--- Supplied material Enclosed Below ---

**src/rtl/control_sequencer.sv**
```systemverilog
// Instruction sequencer: fetch, multi-cycle execute with memory wait states,
// interrupt entry and halt.
module control_sequencer #(
  parameter int INSTR_W  = 16,
  parameter int OPC_W    = 6,
  parameter int EXEC_MAX = 3
) (
  input  logic               clk,
  input  logic               reset,
  input  logic [INSTR_W-1:0] instruction,
  input  logic               mem_ready,
  input  logic               irq,
  input  logic               int_en,
  output logic [1:0]         state,
  output logic [2:0]         exec_cnt,
  output logic               ir_en,
  output logic               pc_cnt_en,
  output logic               pc_sload,
  output logic               sm_extra,
  output logic               irq_ack,
  output logic               halted,
  output logic [OPC_W-1:0]   decoder_opcode
);

  typedef enum logic [1:0] {
    FETCH = 2'b00,
    EXEC  = 2'b10,
    IRQ   = 2'b01,
    HALT  = 2'b11
  } state_e;

  localparam logic [2:0] ExecMax = 3'(EXEC_MAX);

  state_e             state_q, state_d;
  logic [2:0]         cnt_q, cnt_d;
  logic [INSTR_W-1:0] ir_q;
  logic [3:0]         cls;
  logic [2:0]         lenRaw, execLen;
  logic               isStp, lastCycle, takeIrq;
  logic               unusedIrBits;

  assign cls   = ir_q[INSTR_W-1 -: 4];
  assign isStp = (cls == 4'hF) && (ir_q[INSTR_W-5 -: 7] == 7'd0) && ir_q[INSTR_W-12];
  assign takeIrq = irq && int_en;
  assign unusedIrBits = ^ir_q[INSTR_W-13:0];

  always_comb begin
    case (cls)
      4'b1110: lenRaw = 3'd2;
      4'b1101: lenRaw = 3'd3;
      4'b0110: lenRaw = 3'd2;
      default: lenRaw = 3'd1;
    endcase
    execLen = (lenRaw > ExecMax) ? ExecMax : lenRaw;
  end

  assign lastCycle = (state_q == EXEC) && (cnt_q == execLen);

  // The first execute cycle never waits; later ones stall until memory is ready.
  always_comb begin
    state_d = state_q;
    cnt_d   = cnt_q;
    case (state_q)
      FETCH: begin
        if (mem_ready) begin
          state_d = EXEC;
          cnt_d   = 3'd1;
        end
      end
      EXEC: begin
        if ((cnt_q == 3'd1) || mem_ready) begin
          if (cnt_q < execLen) begin
            cnt_d = cnt_q + 3'd1;
          end else begin
            cnt_d = 3'd0;
            if (takeIrq)    state_d = IRQ;
            else if (isStp) state_d = HALT;
            else            state_d = FETCH;
          end
        end
      end
      IRQ:     state_d = FETCH;
      HALT:    if (takeIrq) state_d = IRQ;
      default: state_d = FETCH;
    endcase
  end

  always_ff @(posedge clk) begin
    if (reset) begin
      state_q <= FETCH;
      cnt_q   <= 3'd0;
      ir_q    <= '0;
    end else begin
      state_q <= state_d;
      cnt_q   <= cnt_d;
      if (ir_en) ir_q <= instruction;
    end
  end

  assign state          = state_q;
  assign exec_cnt       = cnt_q;
  assign decoder_opcode = ir_q[INSTR_W-1 -: OPC_W];
  assign ir_en          = (state_q == FETCH) && mem_ready;
  assign pc_cnt_en      = (state_q == FETCH) && mem_ready;
  assign sm_extra       = (state_q == EXEC) && (cnt_q < execLen);
  assign pc_sload       = (state_q == IRQ) || (lastCycle && ((cls == 4'b1100) || (cls == 4'b1101)));
  assign irq_ack        = (state_q == IRQ);
  assign halted         = (state_q == HALT);

endmodule

```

--- End of Enclosed Supplied material ---

== Problem to solve ==
Throughout the records, the word "unusedIrBits" shows up on certain lines. Report how many lines, with only the number.

== Exercise answer ==
2